Alice and Bob are going to celebrate Christmas by playing a game with a tree of presents. The tree has $n$ nodes (numbered $1$ to $n$, with some node $r$ as its root). There are $a_i$ presents are hanging from the $i$-th node.

Before beginning the game, a special integer $k$ is chosen. The game proceeds as follows:

• Alice begins the game, with moves alternating each turn;
• in any move, the current player may choose some node (for example, $i$) which has depth at least $k$. Then, the player picks some positive number of presents hanging from that node, let's call it $m$ $(1 \le m \le a_i)$;
• the player then places these $m$ presents on the $k$-th ancestor (let's call it $j$) of the $i$-th node (the $k$-th ancestor of vertex $i$ is a vertex $j$ such that $i$ is a descendant of $j$, and the difference between the depth of $j$ and the depth of $i$ is exactly $k$). Now, the number of presents of the $i$-th node $(a_i)$ is decreased by $m$, and, correspondingly, $a_j$ is increased by $m$;
• Alice and Bob both play optimally. The player unable to make a move loses the game.
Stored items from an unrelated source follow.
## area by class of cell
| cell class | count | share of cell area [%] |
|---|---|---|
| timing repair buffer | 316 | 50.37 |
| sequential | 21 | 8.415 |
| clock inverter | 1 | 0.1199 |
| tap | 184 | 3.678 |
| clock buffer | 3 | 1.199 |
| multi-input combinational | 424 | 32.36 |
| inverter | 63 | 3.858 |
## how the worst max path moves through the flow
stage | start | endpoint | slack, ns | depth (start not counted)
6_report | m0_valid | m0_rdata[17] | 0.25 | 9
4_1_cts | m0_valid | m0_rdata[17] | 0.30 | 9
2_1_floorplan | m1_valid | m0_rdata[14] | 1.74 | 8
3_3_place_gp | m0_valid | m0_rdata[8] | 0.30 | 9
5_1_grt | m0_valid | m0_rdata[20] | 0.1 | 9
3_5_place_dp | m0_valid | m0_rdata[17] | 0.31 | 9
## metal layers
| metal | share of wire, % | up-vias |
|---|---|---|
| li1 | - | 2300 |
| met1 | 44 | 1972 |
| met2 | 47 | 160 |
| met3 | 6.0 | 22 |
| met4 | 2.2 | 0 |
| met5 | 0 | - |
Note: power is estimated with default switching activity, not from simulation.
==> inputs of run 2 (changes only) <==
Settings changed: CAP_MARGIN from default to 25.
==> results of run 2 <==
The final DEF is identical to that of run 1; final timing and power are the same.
[src/rtl/lut4_arb_pkg.sv]
// rtl/lut4_arb_pkg.sv - shared constants and helpers for the LUT4 arbiter
package lut4_arb_pkg;

    localparam int LUT_W  = 16;
    localparam int LUT_IN = 4;
    localparam int CNT_W  = 16;

    function automatic int clog2(input int n);
        int r;
        r = 0;
        for (int i = 0; i < 32; i++) begin
            if ((1 << r) < n) begin
                r = r + 1;
            end
        end
        return r;
    endfunction

endpackage

[src/rtl/lut4_eval.sv]
// rtl/lut4_eval.sv - combinational 4-input truth-table select
module lut4_eval
    import lut4_arb_pkg::*;
(
    input  logic [LUT_W-1:0]  init_i,
    input  logic [LUT_IN-1:0] in_i,
    output logic              z_o
);

    assign z_o = init_i[in_i];

endmodule

[src/rtl/lut4_arb.sv]
// rtl/lut4_arb.sv - round-robin arbiter sharing one LUT4 evaluator, one-deep result slot
module lut4_arb
    import lut4_arb_pkg::*;
#(
    parameter int NREQ = 4,
    parameter int IDW  = clog2(NREQ)
) (
    input  logic                    clk_i,
    input  logic                    rst_i,
    input  logic [NREQ-1:0]         req_valid_i,
    output logic [NREQ-1:0]         req_ready_o,
    input  logic [LUT_W*NREQ-1:0]   req_init_i,
    input  logic [LUT_IN*NREQ-1:0]  req_in_i,
    output logic                    rsp_valid_o,
    input  logic                    rsp_ready_i,
    output logic                    rsp_z_o,
    output logic [IDW-1:0]          rsp_id_o,
    output logic [CNT_W-1:0]        grant_cnt_o
);

    logic             valid_q, valid_d;
    logic             z_q, z_d;
    logic [IDW-1:0]   id_q, id_d;
    logic [IDW-1:0]   ptr_q, ptr_d;
    logic [CNT_W-1:0] cnt_q, cnt_d;

    logic [NREQ-1:0]   rot_w;
    logic              found_w;
    logic [IDW-1:0]    win_w;
    logic              slot_free_w;
    logic              xfer_w;
    logic [LUT_W-1:0]  sel_init_w;
    logic [LUT_IN-1:0] sel_in_w;
    logic              eval_z_w;

    // Rotate the doubled request vector so bit 0 is the requester at ptr.
    always_comb begin
        int pos;
        rot_w   = NREQ'({req_valid_i, req_valid_i} >> ptr_q);
        found_w = 1'b0;
        pos     = 0;
        for (int i = NREQ - 1; i >= 0; i--) begin
            if (rot_w[i]) begin
                found_w = 1'b1;
                pos     = int'(ptr_q) + i;
            end
        end
        if (pos >= NREQ) begin
            pos = pos - NREQ;
        end
        win_w = IDW'(pos);
    end

    assign slot_free_w = !valid_q || rsp_ready_i;
    assign xfer_w      = found_w && slot_free_w && !rst_i;
    assign req_ready_o = xfer_w ? (NREQ'(1) << win_w) : '0;

    assign sel_init_w = req_init_i[int'(win_w)*LUT_W +: LUT_W];
    assign sel_in_w   = req_in_i[int'(win_w)*LUT_IN +: LUT_IN];

    lut4_eval u_eval (
        .init_i (sel_init_w),
        .in_i   (sel_in_w),
        .z_o    (eval_z_w)
    );

    always_comb begin
        valid_d = valid_q;
        z_d     = z_q;
        id_d    = id_q;
        ptr_d   = ptr_q;
        cnt_d   = cnt_q;
        if (xfer_w) begin
            valid_d = 1'b1;
            z_d     = eval_z_w;
            id_d    = win_w;
            ptr_d   = (win_w == IDW'(NREQ - 1)) ? '0 : win_w + IDW'(1);
            cnt_d   = (cnt_q == '1) ? cnt_q : cnt_q + CNT_W'(1);
        end else if (rsp_ready_i) begin
            valid_d = 1'b0;
        end
    end

    always_ff @(posedge clk_i) begin
        if (rst_i) begin
            valid_q <= 1'b0;
            z_q     <= 1'b0;
            id_q    <= '0;
            ptr_q   <= '0;
            cnt_q   <= '0;
        end else begin
            valid_q <= valid_d;
            z_q     <= z_d;
            id_q    <= id_d;
            ptr_q   <= ptr_d;
            cnt_q   <= cnt_d;
        end
    end

    assign rsp_valid_o = valid_q;
    assign rsp_z_o     = z_q;
    assign rsp_id_o    = id_q;
    assign grant_cnt_o = cnt_q;

endmodule

[config.mk]
export PLATFORM = sky130hd
export DESIGN_NAME = lut4_arb
export DESIGN_NICKNAME = d
export VERILOG_FILES = /design/src/rtl/lut4_arb_pkg.sv /design/src/rtl/lut4_eval.sv /design/src/rtl/lut4_arb.sv
export SDC_FILE = /design/constraint.sdc
export NUM_CORES = 1
export LEC_CHECK = 0
export ABC_AREA = 1
export BUFFER_PORTS_ARGS = -buffer_cell sky130_fd_sc_hd__buf_2
export CORE_UTILIZATION = 40
export DETAILED_ROUTE_END_ITERATION = 10
export GPL_TIMING_DRIVEN = 0
export PLACE_DENSITY = 0.79
export RECOVER_POWER = 25
export SKIP_LAST_GASP = 1
export SYNTH_ARGS = -nofsm -noshare
export SYNTH_HDL_FRONTEND = slang
export SYNTH_SLANG_ARGS = --single-unit
[constraint.sdc]
create_clock -name clk_i -period 2.9 [get_ports clk_i]
set_clock_uncertainty 0.05 [all_clocks]
set_input_delay 0.145 -clock clk_i [delete_from_list [all_inputs] [get_ports clk_i]]
set_output_delay 0.145 -clock clk_i [all_outputs]
set_load 0.05 [all_outputs]
==> results.toml <==
[run_status]
status = "completed"

[placed_design]
detailedPlacementHpwl_um = 5470
io_buffers = 109
gp_congestion = 0.872

[floorplan]
start_util_pct = 41.6
die_h_um = 80.4
die_area_mm2 = 0.00647
core-area_mm2 = 0.00592
row_count = 28
io_pins = 111
die_w_um = 80.4

[global_route]
grt_max_degree = 14
grt_pass1_vias = 2718
grt_overflow = 0
antenna_found_initial = 0
grt_pass1_wl_um = 11000
grt_util_all_layers_pct = 20.8

[hold_path]
min_path_type = "in -> reg"
worstHoldStart = "rsp_ready_i"
whs_path_depth = 4
min_to = "rsp_valid_o"

[detailed_routing]
first_pass_iters = 5
detail-route-antenna-nets = 0
drc_errors = 0
wl_um = 6820
viasPerCell = 4.82
num_vias = 3054
avgRoutedWirePerCell_um = 10.8
drt_iter0_drc = 136

[sta]
max_slew_margin_pct = 57.8
final_hold_viol_count = 0
finalSetupViolations = 0
setup_tns_ps = 0
period_share_pct = 89.2
slew_violations = 0
worst_pin_slew_ps = 636
timing.fmax_mhz = 387
holdWs_ps = 232
min_period_ps = 2590
rsz0062_at_grt = "no"

[clocking]
clk_path_buf_depth = 2
ctsResizeCount = 0
cts_root_buf = "clkbuf_8"
htreeDepth = 1
cts.sinks = 22
insertion_delay_ps = 260
clk_pin_slew_ps = 80
cts_tree = "built"
postCtsHoldBufs = 0
cts_setup_buffers = 0
cts_made_buffers = 3

[final_layout]
finish.utilization_pct = 53.3
diodes = 0
drive_above_1_share_pct = 26.7
final_cell_mix = "nand2_1 (168), buf_2 (105), inv_1 (72)"
fillers = 651
final_common_cell = "nand2_1"
area_growth_pct = 28.3
fin_nets = 651

[synth]
synth_area_leaders = "nand2_1 (26%), dfxtp_1 (18%), nand3_1 (13%)"
yosysUniqueCellTypes = 33
synth_top_area_cell = "nand2_1"
ys_seq_elements = 22
synthCells = 445
seq_area_frac_synth_pct = 17.9
syn-cell-area_mm2 = 0.00246
synth_area_per_cell_um2 = 5.53
synth.top_cell.area_share_pct = 25.6
syn-num-nets = 537
yosysWarnings = 0

[setup_path]
ff2ff_path_depth = 17
cp.depth = 12
worstPathCellList = "inv_2, nand2_2, nand3_1, nand2_1, inv_2, nand3_2, nand2_2, buf_2, ha_1, inv_1, nor2_1, buf_2"
cp-end-kind = "primary output"
arrival_ps = 2390
timing.rr.end = "rsp_z_o"
criticalPathCategory = "reg -> out"
cp_num_buf_inv = 5
critPathMaxStageDelay_ps = 340
crit_fanout = 11
regToRegSetupSlack_ps = 560
cp.required_ps = 2710
crit-reg2reg-launch = "ptr_q[0]"
worstSetupStartpointType = "register"
critPathSlowestCell = "dfxtp_1"
crit_family = "buffers and inverters"

[flow_run]
cap_viol_max_count = 0

[pwr]
power.leakage_uw = 0.00184
peakVddDrop_mv = 0.331
power_density_mw_per_mm2 = 732
stage by stage:
stage | power [uW] | cells | area (um^2) | setup WS (ps)
after floorplan | 1670 | 445 | 2460 | 601
final | 2310 | 633 | 3160 | 314
after global routing | 2570 | 633 | 3160 | 128
after CTS | 2330 | 633 | 3170 | 333
after global placement | 2020 | 629 | 3100 | 646
after detailed placement | 2040 | 629 | 3100 | 592
cell usage after synthesis:
cell and number:
nand2_1 168, clkbuf_1 2, nand3_2 5, o211a_1 1, o21ai_2 3, inv_2 4, nor2_2 2, nor3_2 1
o21a_1 1, buf_6 7, nand4_1 2, nand3b_1 1, or2_2 1, inv_1 72, ha_1 5, o21ai_0 12
o211ai_1 2, a21oi_1 15, nor3_4 1, o21ai_1 3, nor3_1 8, nor2_1 14, nand2_4 5, nand3_1 65
xor2_1 2, buf_4 1, dfxtp_1 22, a221oi_1 1, nor3b_1 1, a21boi_4 1, nand2_2 9, or2_1 1
buf_2 7
worst max-delay path by stage:
stage	endpoint	startpoint
after floorplan	req_ready_o[1]	ptr_q[0]
after global placement	rsp_z_o	ptr_q[0]
after detailed placement	rsp_z_o	ptr_q[0]
after CTS	req_ready_o[3]	ptr_q[0]
after global routing	req_ready_o[3]	ptr_q[0]
final	req_ready_o[3]	ptr_q[0]
logic make-up after synthesis:
kind of cell	after synthesis	share of synthesized area, %
and+or+nand+nor	284	52.4
buffers and inverters	93	16.8
AOI/OAI and AO/OA	39	9.61
DFF	22	17.9
adders and majority gates	5	2.54
xor gates and xnor gates	2	0.712
power breakdown:
group,internal (uW),switching (uW)
logic,597,1090
registers,325,16.9
clock network,184,96.5
total,1110,1200
registers in the layout, indices dropped and copies added, names as in the netlist:
name / cells
rsp_valid_o: 1
rsp_z_o: 1
ptr_q: 2
rsp_id_o: 2
grant_cnt_o: 16
layout make-up:
class	count	area, um^2	share of cell area, %
multi-input cells	330	1610	50.9
repair buffers	109	532	16.8
flip-flops and latches	22	440	13.9
inverters	76	285	9.03
plain buffers	17	129	4.08
well taps	75	93.8	2.97
clock buffers	3	41.3	1.31
clock inverters	1	30.0	0.951
worst register-to-register path, stage by stage, from the launching register on:
cell      delay, ps
dfxtp_1         380
buf_6           170
nand2_1          60
nand2_1         100
nand2_2          80
nand2_1          90
nand3_2         100
a21boi_4        340
nand3_1         160
nand2_2         190
nand2_1          70
nand2_1          90
nand2_1          60
nand3_1          90
nand3_1          80
nand2_1          70
nand2_1          50
nand2_1          60
metal layers:
metal / global-route usage [%] / routed length (um)
met2: 40.4 / 3320
met3: 2.05 / 510
met5: 0 / 0
met1: 23.7 / 2910
met4: 5.71 / 80
Note: power is estimated with default switching activity, not from simulation.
For each possible root of the tree, find who among Alice or Bob wins the game.

Note: The depth of a node $i$ in a tree with root $r$ is defined as the number of edges on the simple path from node $r$ to node $i$. The depth of root $r$ itself is zero.

The first line contains two space-separated integers $n$ and $k$ $(3 \le n \le 10^5, 1 \le k \le 20)$.

The next $n-1$ lines each contain two integers $x$ and $y$ $(1 \le x, y \le n, x \neq y)$, denoting an undirected edge between the two nodes $x$ and $y$. These edges form a tree of $n$ nodes.

The next line contains $n$ space-separated integers denoting the array $a$ $(0 \le a_i \le 10^9)$.

Output $n$ integers, where the $i$-th integer is $1$ if Alice wins the game when the tree is rooted at node $i$, or $0$ otherwise.